<file path="src/rtl/xif_issue_queue_if.sv">
// Signal bundle between the CORE-V-XIF issue/commit side and the FPU dispatch side
// of xif_issue_queue. The master drives issue, commit, flush and dispatch_ready.
interface xif_issue_queue_if #(
    parameter int DEPTH       = 4,
    parameter int X_ID_WIDTH  = 4,
    parameter int INSTR_WIDTH = 32
);
    localparam int CNT_WIDTH = $clog2(DEPTH + 1);

    logic                   flush;
    logic                   issue_valid;
    logic                   issue_ready;
    logic                   issue_accept;
    logic [INSTR_WIDTH-1:0] issue_instr;
    logic [X_ID_WIDTH-1:0]  issue_id;
    logic                   commit_valid;
    logic [X_ID_WIDTH-1:0]  commit_id;
    logic                   commit_kill;
    logic                   dispatch_valid;
    logic                   dispatch_ready;
    logic [INSTR_WIDTH-1:0] dispatch_instr;
    logic [X_ID_WIDTH-1:0]  dispatch_id;
    logic [CNT_WIDTH-1:0]   occupancy;
    logic                   empty;
    logic                   full;

    modport master (
        output flush, issue_valid, issue_accept, issue_instr, issue_id,
               commit_valid, commit_id, commit_kill, dispatch_ready,
        input  issue_ready, dispatch_valid, dispatch_instr, dispatch_id,
               occupancy, empty, full
    );

    modport slave (
        input  flush, issue_valid, issue_accept, issue_instr, issue_id,
               commit_valid, commit_id, commit_kill, dispatch_ready,
        output issue_ready, dispatch_valid, dispatch_instr, dispatch_id,
               occupancy, empty, full
    );
endinterface

</file>
<file path="src/rtl/xif_issue_queue.sv">
// In-order issue queue between XIF issue/commit and the FPU pipeline: holds accepted
// instructions, records commit/kill per entry, dispatches committed heads, drops killed ones.
module xif_issue_queue #(
    parameter int DEPTH       = 4,
    parameter int X_ID_WIDTH  = 4,
    parameter int INSTR_WIDTH = 32
) (
    input  logic             ck,
    input  logic             rst_n,
    xif_issue_queue_if.slave bus
);
    localparam int PTR_WIDTH = $clog2(DEPTH);
    localparam int CNT_WIDTH = $clog2(DEPTH + 1);

    logic [DEPTH-1:0]       valid_q;
    logic [DEPTH-1:0]       committed_q;
    logic [DEPTH-1:0]       killed_q;
    logic [X_ID_WIDTH-1:0]  id_q    [DEPTH];
    logic [INSTR_WIDTH-1:0] instr_q [DEPTH];
    logic [PTR_WIDTH-1:0]   rd_ptr;
    logic [PTR_WIDTH-1:0]   wr_ptr;
    logic [CNT_WIDTH-1:0]   count;

    logic full_w;
    logic issue_ready_w;
    logic head_valid;
    logic dispatch_valid_w;
    logic auto_pop;
    logic pop;
    logic enq;

    assign full_w           = (count == CNT_WIDTH'(DEPTH));
    assign issue_ready_w    = !full_w && rst_n;
    assign head_valid       = valid_q[rd_ptr];
    assign dispatch_valid_w = head_valid && committed_q[rd_ptr] && !killed_q[rd_ptr];
    assign auto_pop         = head_valid && killed_q[rd_ptr];
    assign pop              = (dispatch_valid_w && bus.dispatch_ready) || auto_pop;
    assign enq              = bus.issue_valid && issue_ready_w && bus.issue_accept;

    // Scan entries in age order starting at the head; slot k is k places behind it.
    logic [PTR_WIDTH-1:0] scan_idx [DEPTH];
    logic [DEPTH-1:0]     match_age;

    for (genvar k = 0; k < DEPTH; k++) begin : g_scan
        assign scan_idx[k]  = rd_ptr + PTR_WIDTH'(k);
        assign match_age[k] = valid_q[scan_idx[k]] && !committed_q[scan_idx[k]]
                              && !killed_q[scan_idx[k]] && (id_q[scan_idx[k]] == bus.commit_id);
    end

    logic                 hit;
    logic [PTR_WIDTH-1:0] hit_idx;

    // NOTE: every always_comb output gets a default first, so no path leaves it unassigned (no latch).
    always_comb begin
        hit     = 1'b0;
        hit_idx = '0;
        for (int k = DEPTH - 1; k >= 0; k--) begin
            if (match_age[k]) begin
                hit     = 1'b1;
                hit_idx = scan_idx[k];
            end
        end
    end

    logic commit_hit;
    logic commit_new;

    assign commit_hit = bus.commit_valid && hit;
    // With no older match, a commit naming the instruction being enqueued lands on the new entry.
    assign commit_new = bus.commit_valid && !hit && (bus.commit_id == bus.issue_id);

    // NOTE: state is updated with non-blocking assignments so every reader sees pre-edge values.
    always_ff @(posedge ck or negedge rst_n) begin
        if (!rst_n) begin
            valid_q     <= '0;
            committed_q <= '0;
            killed_q    <= '0;
            rd_ptr      <= '0;
            wr_ptr      <= '0;
            count       <= '0;
            // NOTE: payload storage is reset too, so the head outputs read 0 out of reset.
            for (int i = 0; i < DEPTH; i++) begin
                id_q[i]    <= '0;
                instr_q[i] <= '0;
            end
        end else if (bus.flush) begin
            valid_q     <= '0;
            committed_q <= '0;
            killed_q    <= '0;
            rd_ptr      <= '0;
            wr_ptr      <= '0;
            count       <= '0;
        end else begin
            if (pop) begin
                valid_q[rd_ptr]     <= 1'b0;
                committed_q[rd_ptr] <= 1'b0;
                killed_q[rd_ptr]    <= 1'b0;
                rd_ptr              <= rd_ptr + PTR_WIDTH'(1);
            end
            if (commit_hit) begin
                if (bus.commit_kill) killed_q[hit_idx]    <= 1'b1;
                else                 committed_q[hit_idx] <= 1'b1;
            end
            if (enq) begin
                valid_q[wr_ptr]     <= 1'b1;
                committed_q[wr_ptr] <= commit_new && !bus.commit_kill;
                killed_q[wr_ptr]    <= commit_new && bus.commit_kill;
                id_q[wr_ptr]        <= bus.issue_id;
                instr_q[wr_ptr]     <= bus.issue_instr;
                wr_ptr              <= wr_ptr + PTR_WIDTH'(1);
            end
            count <= count + CNT_WIDTH'(enq) - CNT_WIDTH'(pop);
        end
    end

    assign bus.issue_ready    = issue_ready_w;
    assign bus.dispatch_valid = dispatch_valid_w;
    assign bus.dispatch_instr = instr_q[rd_ptr];
    assign bus.dispatch_id    = id_q[rd_ptr];
    assign bus.occupancy      = count;
    assign bus.empty          = (count == '0);
    assign bus.full           = full_w;
endmodule

</file>
<file path="src/flat_wrapper.sv">
// flat-port wrapper written by rule: the top's interface ports become plain ports
module xif_issue_queue_flat 
#(
    parameter int DEPTH       = 4,
    parameter int X_ID_WIDTH  = 4,
    parameter int INSTR_WIDTH = 32
)
  (ck, rst_n, bus_flush, bus_issue_valid, bus_issue_accept, bus_issue_instr, bus_issue_id, bus_commit_valid, bus_commit_id, bus_commit_kill, bus_dispatch_ready, bus_issue_ready, bus_dispatch_valid, bus_dispatch_instr, bus_dispatch_id, bus_occupancy, bus_empty, bus_full);
  xif_issue_queue_if #(.DEPTH(DEPTH), .X_ID_WIDTH(X_ID_WIDTH), .INSTR_WIDTH(INSTR_WIDTH)) bus_i ();
  input  logic ck;
  input  logic rst_n;
  input wire logic [$bits(bus_i.flush)-1:0] bus_flush;
  input wire logic [$bits(bus_i.issue_valid)-1:0] bus_issue_valid;
  input wire logic [$bits(bus_i.issue_accept)-1:0] bus_issue_accept;
  input wire logic [$bits(bus_i.issue_instr)-1:0] bus_issue_instr;
  input wire logic [$bits(bus_i.issue_id)-1:0] bus_issue_id;
  input wire logic [$bits(bus_i.commit_valid)-1:0] bus_commit_valid;
  input wire logic [$bits(bus_i.commit_id)-1:0] bus_commit_id;
  input wire logic [$bits(bus_i.commit_kill)-1:0] bus_commit_kill;
  input wire logic [$bits(bus_i.dispatch_ready)-1:0] bus_dispatch_ready;
  output wire logic [$bits(bus_i.issue_ready)-1:0] bus_issue_ready;
  output wire logic [$bits(bus_i.dispatch_valid)-1:0] bus_dispatch_valid;
  output wire logic [$bits(bus_i.dispatch_instr)-1:0] bus_dispatch_instr;
  output wire logic [$bits(bus_i.dispatch_id)-1:0] bus_dispatch_id;
  output wire logic [$bits(bus_i.occupancy)-1:0] bus_occupancy;
  output wire logic [$bits(bus_i.empty)-1:0] bus_empty;
  output wire logic [$bits(bus_i.full)-1:0] bus_full;
  assign bus_i.flush = bus_flush;
  assign bus_i.issue_valid = bus_issue_valid;
  assign bus_i.issue_accept = bus_issue_accept;
  assign bus_i.issue_instr = bus_issue_instr;
  assign bus_i.issue_id = bus_issue_id;
  assign bus_i.commit_valid = bus_commit_valid;
  assign bus_i.commit_id = bus_commit_id;
  assign bus_i.commit_kill = bus_commit_kill;
  assign bus_i.dispatch_ready = bus_dispatch_ready;
  assign bus_issue_ready = bus_i.issue_ready;
  assign bus_dispatch_valid = bus_i.dispatch_valid;
  assign bus_dispatch_instr = bus_i.dispatch_instr;
  assign bus_dispatch_id = bus_i.dispatch_id;
  assign bus_occupancy = bus_i.occupancy;
  assign bus_empty = bus_i.empty;
  assign bus_full = bus_i.full;
  xif_issue_queue #(.DEPTH(DEPTH), .X_ID_WIDTH(X_ID_WIDTH), .INSTR_WIDTH(INSTR_WIDTH)) u_core (.ck(ck), .rst_n(rst_n), .bus(bus_i));
endmodule
</file>
<file path="config.mk">
export PLATFORM = sky130hd
export DESIGN_NAME = xif_issue_queue_flat
export DESIGN_NICKNAME = d
export VERILOG_FILES = /design/src/rtl/xif_issue_queue_if.sv /design/src/rtl/xif_issue_queue.sv /design/src/flat_wrapper.sv
export SDC_FILE = /design/constraint.sdc
export NUM_CORES = 1
export LEC_CHECK = 0
export CAP_MARGIN = 20
export CORE_ASPECT_RATIO = 1.75
export CORE_MARGIN = 4
export CORE_UTILIZATION = 57
export DETAILED_ROUTE_END_ITERATION = 10
export MAX_ROUTING_LAYER = met4
export PLACE_DENSITY = 0.77
export SLEW_MARGIN = 25
export SYNTH_ARGS = -nofsm -noshare
export SYNTH_HDL_FRONTEND = slang
export SYNTH_SLANG_ARGS = --single-unit
</file>
<file path="constraint.sdc">
create_clock -name ck -period 3.5 [get_ports ck]
set_input_delay 0.7 -clock ck [delete_from_list [all_inputs] [get_ports ck]]
set_output_delay 0.7 -clock ck [all_outputs]
set_load 0.02 [all_outputs]
</file>
== Word level (Yosys, flattened, before mapping) ==
Cells that the tools add are included.
Cells by class
  add/sub/neg operators: 6
  $lt $le $gt $ge: 15
  equal/unequal tests: 6
  muxes and demuxes: 84
  bitwise gates (word level): 13
  reduce and logical (&&, ||, !) cells: 44
Operators by type and width (number)
  $bwmux W128: 1
  $mux W4: 27
  $mux W32: 3
  $bmux W32 S2: 1
  $demux W32 S2: 1
  $bmux W4 S2: 4
  $logic_and A1 B1 Y1: 28
  $bmux W1 S2: 12
  $eq A4 B4 Y1: 5
  $mux W1: 19
  $lt A2 B3 Y1 const B: 6
  $bwmux W16: 1
  $mux W2: 8
  $ge A3 B3 Y1 const B: 5
  $not A2 Y3: 5
  $and A4 B4 Y4: 3
  $or A4 B4 Y4: 3
  $logic_not A1 Y1: 11
  $bwmux W4: 2
  $demux W4 S2: 1
  $demux W1 S2: 3
  $ge A2 B1 Y1 const B: 3
  $add A2 B1 Y2 const B: 2
  $add A2 B2 Y2 const B: 2
  11 further kinds: 12
Storage, ports and cells
  flip-flop bits (word level): 163
  bits of input ports: 48
  output and inout port bits: 43
  logic and storage cells: 182

== Longest topological paths before layout ==
Gate-level depths: netlist of the first run.
  depth after elaboration: 22
  depth in mapped cells: 15
  gate-level depth less buffers: 10

== Least setup slack after synthesis of the first run ==
Ideal clock, no wire load.
  path kind: reg-to-reg
  from: register u_core.rd_ptr[0]
  to: register u_core.killed_q[1]
  library setup time: 0.066 ns
  arrival: 3.104 ns
  required time: 3.434 ns
  path slack: 0.330 ns
  cell stages (with the launch flop): 16
  path buffers: 5
  clock period less this slack: 3.170 ns
  cells stage by stage: dfrtp_1 > buf_6 > buf_12 > inv_2 > clkbuf_1 > ha_1 > buf_2 > buf_2 > mux2i_1 > xnor2_1 > nor3_1 > o211ai_1 > o21ai_1 > nor4_1 > a32o_1 > a31o_1
On the way
  word-level cells in the longest chain between the ends: 22
  elaborated cells on any way between the ends: 106
  those cells by class: add/sub: 3; order compare: 4; eq/ne: 4; mux: 56; bitwise: 7; reduce/logical: 32
RTL lines
  start, declared: line xif_issue_queue.sv:20  | logic [PTR_WIDTH-1:0] rd_ptr;
  start signal, assigned: line xif_issue_queue.sv:98  | rd_ptr <= rd_ptr + PTR_WIDTH'(1);
  $add A2 B2 Y2: line xif_issue_queue.sv:45  | assign scan_idx[k] = rd_ptr + PTR_WIDTH'(k);
  $not A2 Y3 (implied by the code) or $bmux W1 S2 (tied branches): line xif_issue_queue.sv:47, xif_issue_queue.sv:46
  $bmux W4 S2 or $mux W1 (tied branches): line xif_issue_queue.sv:47, xif_issue_queue.sv:46
  $mux W4 (implied by the code) or $logic_not A1 Y1 (tied branches): line xif_issue_queue.sv:47, xif_issue_queue.sv:46
  $mux W4 (implied by the code) or $logic_and A1 B1 Y1 (tied branches): line xif_issue_queue.sv:47, xif_issue_queue.sv:46
  $eq A4 B4 Y1 or $logic_and A1 B1 Y1 (tied branches): line xif_issue_queue.sv:47  | && !killed_q[scan_idx[k]] && (id_q[scan_idx[k]] == bus.commit_id);
  $logic_and A1 B1 Y1: line xif_issue_queue.sv:47
  $mux W2 (4 in series): line xif_issue_queue.sv:58  | if (match_age[k]) begin
  [3 not listed]
  $demux W1 S2
  $or A4 B4 Y4 (no line)
  $mux W4: line xif_issue_queue.sv:101  | if (bus.commit_kill) killed_q[hit_idx] <= 1'b1;
  $mux W4: line xif_issue_queue.sv:100  | if (commit_hit) begin
  $mux W4: line xif_issue_queue.sv:86  | end else if (bus.flush) begin
  $bwmux W4: line xif_issue_queue.sv:107  | killed_q[wr_ptr] <= commit_new && bus.commit_kill;
  $mux W4 *: line xif_issue_queue.sv:104  | if (enq) begin
  $mux W4 *: line xif_issue_queue.sv:86
  end signal, assigned by index: line xif_issue_queue.sv:107
  end, declared: line xif_issue_queue.sv:17  | logic [DEPTH-1:0] killed_q;
Every way passes the cells marked *; elsewhere a longest branch is shown, timed or not. The select of a mux whose other input is x is not followed.
A chain may end at the register's enable or synchronous reset.

== Worst setup path in the final report of the first run ==
  from: register u_core.rd_ptr[0]
  to: output bus_dispatch_instr[20]
On the way
  word-level cells in the longest chain between the ends: 4
RTL lines
  $not A2 Y3 (implied by the code): line xif_issue_queue.sv:118  | assign bus.dispatch_instr = instr_q[rd_ptr];
  $bmux W32 S2: line xif_issue_queue.sv:118
  $mux W32 (implied by the code) (2 in series): line xif_issue_queue.sv:118
  end, declared: line flat_wrapper.sv:23  | output wire logic [$bits(bus_i.dispatch_instr)-1:0] bus_dispatch_instr;
No other way between the ends. The select of a mux whose other input is x is not followed.

==> results of run 1 <==
-- area by class of cell --
class	count	area [um^2]	share of cell area, %
timing repair buffer	108	1060	10.7
sequential	163	4080	41.3
multi-input combinational	356	3920	39.6
tap	177	221	2.24
clock inverter	14	136	1.38
inverter	10	37.5	0.380
clock buffer	18	429	4.34
-- per-layer routing --
metal  vias to the layer above  part of all wire, %  wire length, um  track usage [%]
met4                         0                  2.1              376             7.67
met3                        26                  3.9              689             4.48
met2                       131                   55             9780             40.5
met5                         -                    0                0                -
met1                      2632                   39             6890             26.7
li1                       2292                    -                -                -
-- worst max-delay path by stage --
stage	startpoint	to	cells past startpoint
final	u_core.rd_ptr[0]$_DFFE_PN0P_	bus_dispatch_instr[20]	3
after detailed placement	u_core.rd_ptr[0]$_DFFE_PN0P_	u_core.killed_q[0]$_DFF_PN0_	11
after CTS	u_core.rd_ptr[0]$_DFFE_PN0P_	u_core.committed_q[0]$_DFF_PN0_	11
after global placement	u_core.rd_ptr[0]$_DFFE_PN0P_	u_core.committed_q[0]$_DFF_PN0_	11
after global routing	u_core.rd_ptr[0]$_DFFE_PN0P_	u_core.killed_q[0]$_DFF_PN0_	11
after floorplan	u_core.rd_ptr[0]$_DFFE_PN0P_	u_core.killed_q[1]$_DFF_PN0_	15
-- state kept, by name, summed over array words and instances, names as in the netlist --
register and cells:
u_core.wr_ptr 2, u_core.instr_q 128, u_core.id_q 16, u_core.valid_q 4, u_core.committed_q 4, u_core.killed_q 4, u_core.rd_ptr 2, u_core.bus.occupancy 3
-- worst max-delay path, stage by stage (launching register included) --
cell,delay [ns]
dfrtp_4,0.66
buf_4,0.43
mux4_2,0.59
clkdlybuf4s50_1,0.56
-- power by group through the flow --
stage               clock, W  sequential, W  combinational (W)
CTS                  0.00181        0.00219           0.000974
global route         0.00190        0.00221            0.00102
finish               0.00178        0.00219           0.000955
global placement           0        0.00221           0.000947
floorplan                  0        0.00218           0.000544
detailed placement         0        0.00223           0.000967
-- per-stage QoR --
stage          setup slack (ns)  instance area [um^2]  hold slack [ns]
4_1_cts                  0.0238                  9880            0.488
3_3_place_gp              0.149                  9310            0.468
6_report                  0.138                  9890            0.393
3_5_place_dp             0.0108                  9310            0.478
2_1_floorplan             0.330                  8180            0.404
5_1_grt                  0.0179                  9890            0.490
-- cell families (layout without fill, tap and decap cells) --
group / after synthesis / count (layout) / share of synthesized area (%)
DFF: 163 / 163 / 49.9
and+or+nand+nor: 69 / 69 / 4.06
AOI/OAI and AO/OA: 45 / 45 / 4.39
buffers and inverters: 45 / 150 / 2.46
muxes: 202 / 202 / 34.3
xor gates and xnor gates: 29 / 29 / 3.11
adders and majority gates: 11 / 11 / 1.78
-- synth_stat cells, drive strengths merged, types with 2 or more instances --
cell / instances
dfrtp: 163
mux2: 145
mux4: 46
xnor2: 25
clkbuf: 22
nand2: 21
nor2: 16
buf: 13
mux2i: 11
ha: 10
inv: 10
a21oi: 7
o31ai: 7
a32oi: 6
nand3: 6
nor2b: 6
nor3: 6
o21ai: 6
a221oi: 4
xor2: 4
and3: 3
nand2b: 3
o211ai: 3
a31o: 2
a32o: 2
nor3b: 2
nor4: 2
or3: 2
-- cells in the final DEF (no fill, tap or decap), types with 4 or more instances in the layout --
cell type	instances
mux4_1	6
clkbuf_16	17
mux2i_1	11
inv_1	7
dfrtp_1	161
xor2_1	4
mux2_2	12
nor2b_1	6
o31ai_1	6
a21oi_1	7
a221oi_1	4
a32oi_1	6
nor3_1	6
mux4_2	40
clkdlybuf4s50_1	89
ha_1	10
nor2_1	16
nand2_1	15
inv_8	5
nand3_1	6
buf_4	16
mux2_1	132
xnor2_1	25
nand2_2	6
==> key figures, run 1 <==
Status
  • Status: finished, final reports clean

Pwr
  • P_sw: roughly 0.0014 W
  • Pint: ~0.0035 W
  • Sw frac: between 20% and 30%
  • Reg power frac: about 45%
  • Total power: ~0.0049 W
  • Max VDD drop: about 400 uV
  • P_leak: about 4.4 nW
  • Clock power share: 36.1%
  • Power Density: around 500 nW/um^2
  • Combinational share of power: just under 20%

Clocking
  • Clk pin slew, worst setup/hold paths: 0.07 ns
  • CTS tree: yes
  • Clock Sinks: roughly 160
  • PostCTS Resize Cnt: 1
  • Deepest clock path buffer count: 2
  • Post-CTS setup buffer count: 0
  • Root buffer cell: clkbuf_16
  • Num CTS Buffers: 17
  • H-tree Lvls: 4
  • Skew-Pair Late Insertion Delay: approximately 0.42 ns
  • # hold bufs at CTS: 0

Synth
  • Yosys top cell area share: roughly half
  • Register bit total from synthesis: 163
  • Post-synth EDFFs: 0
  • Post-synth cell types: 50
  • Sequential element share of the synthesized area: approximately 50%
  • Syn avg cell area: about 14 um^2
  • Largest cells by area after synthesis: dfrtp_1 (50%), mux2_1 (18%), mux4_2 (11%)
  • Mapped Cells: ~560
  • Synth warn: 0
  • Synth async-reset ratio: 100%
  • Leading area contributor after synthesis: dfrtp_1
  • Syn Std Cell Area: ~8000 um^2
  • Main flop type after synthesis: dfrtp_1
  • Post-Syn Nets: slightly above 600

Detailed routing
  • DRC errors left: 0
  • Final wirelength: about 18000 um
  • Wirelength per Cell: 21.0 um
  • Vias per std cell: about 6.0
  • DR pass1 iterations: 5
  • Final antenna-violating net count: 0
  • Via Count: 5081
  • Number of DRC markers in iteration 0: about 220

Floorplanning
  • Io pins: a little over 90
  • Full die area: 16400 um^2
  • Die height: between 150 and 200 um
  • Rows: 57
  • Die width: 98.5 um
  • Core area: 14000 um^2
  • Starting Density: around three fifths

Setup path
  • Reg2Reg Setup Slack: ~0.26 ns
  • Startpoint Class: register
  • Arrival time worst endpoint: roughly 2.7 ns
  • Worst path required time: approximately 2.8 ns
  • Reg2Reg Depth: 11
  • Critical Path Sink Type: primary output
  • Crit Path Class: reg2out
  • Reg-to-Reg Start: u_core.rd_ptr[0]$_DFFE_PN0P_
  • CP Max Fanout: 20
  • Worst r2r dst: u_core.killed_q[0]$_DFF_PN0_

GRT
  • Initial antenna violation count: 0
  • Vias in the first global route: ~5500
  • All-layer global routing usage: 23.2%
  • First-pass GRT wire length: 29000 um
  • Total gr overflow: 0
  • Largest net degree at the start of global routing: ~160

Placed design
  • Placer Congestion: between 0.9 and 1
  • DP Cell Count: between 800 and 900
  • PortBufs: 90
  • Hpwl dp: roughly 12000 um

STA
  • Hold Vio Cnt, Final: 0
  • Highest clock rate: a little under 0.3 GHz
  • Setup Skew: between 0.01 and 0.015 ns
  • Final setup viols: 0
  • Crit path time final: about 3.4 ns
  • Max-slew violation count: 0
  • RSZ-0062 raised after global routing: no
  • Sum Neg Setup Slack: 0 ns
  • Slew @ Worst Pin: ~0.95 ns
  • Crit share post-route: 96.1%
  • Slew HR: 36.6%

Worst hold path
  • HP Class: in2async

Final layout
  • Share of layout cells above drive strength 1: ~18%
  • Area delta synth->final: 21.0%
  • Fillers: roughly 970
  • Fin util: a little over 70%
  • Fin cells: ~850
  • Final Net Count: between 700 and 800
  • Antenna diodes: 0

Job
  • Max-Cap Viols: 0
Note: power is estimated with default switching activity, not from simulation.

━━━━━━━━━━━━━━━━━━━━━━━━━━━━━━

When a line among the entries above contains "around", copy it.

### Exercise solution
  • Power Density: around 500 nW/um^2
  • Starting Density: around three fifths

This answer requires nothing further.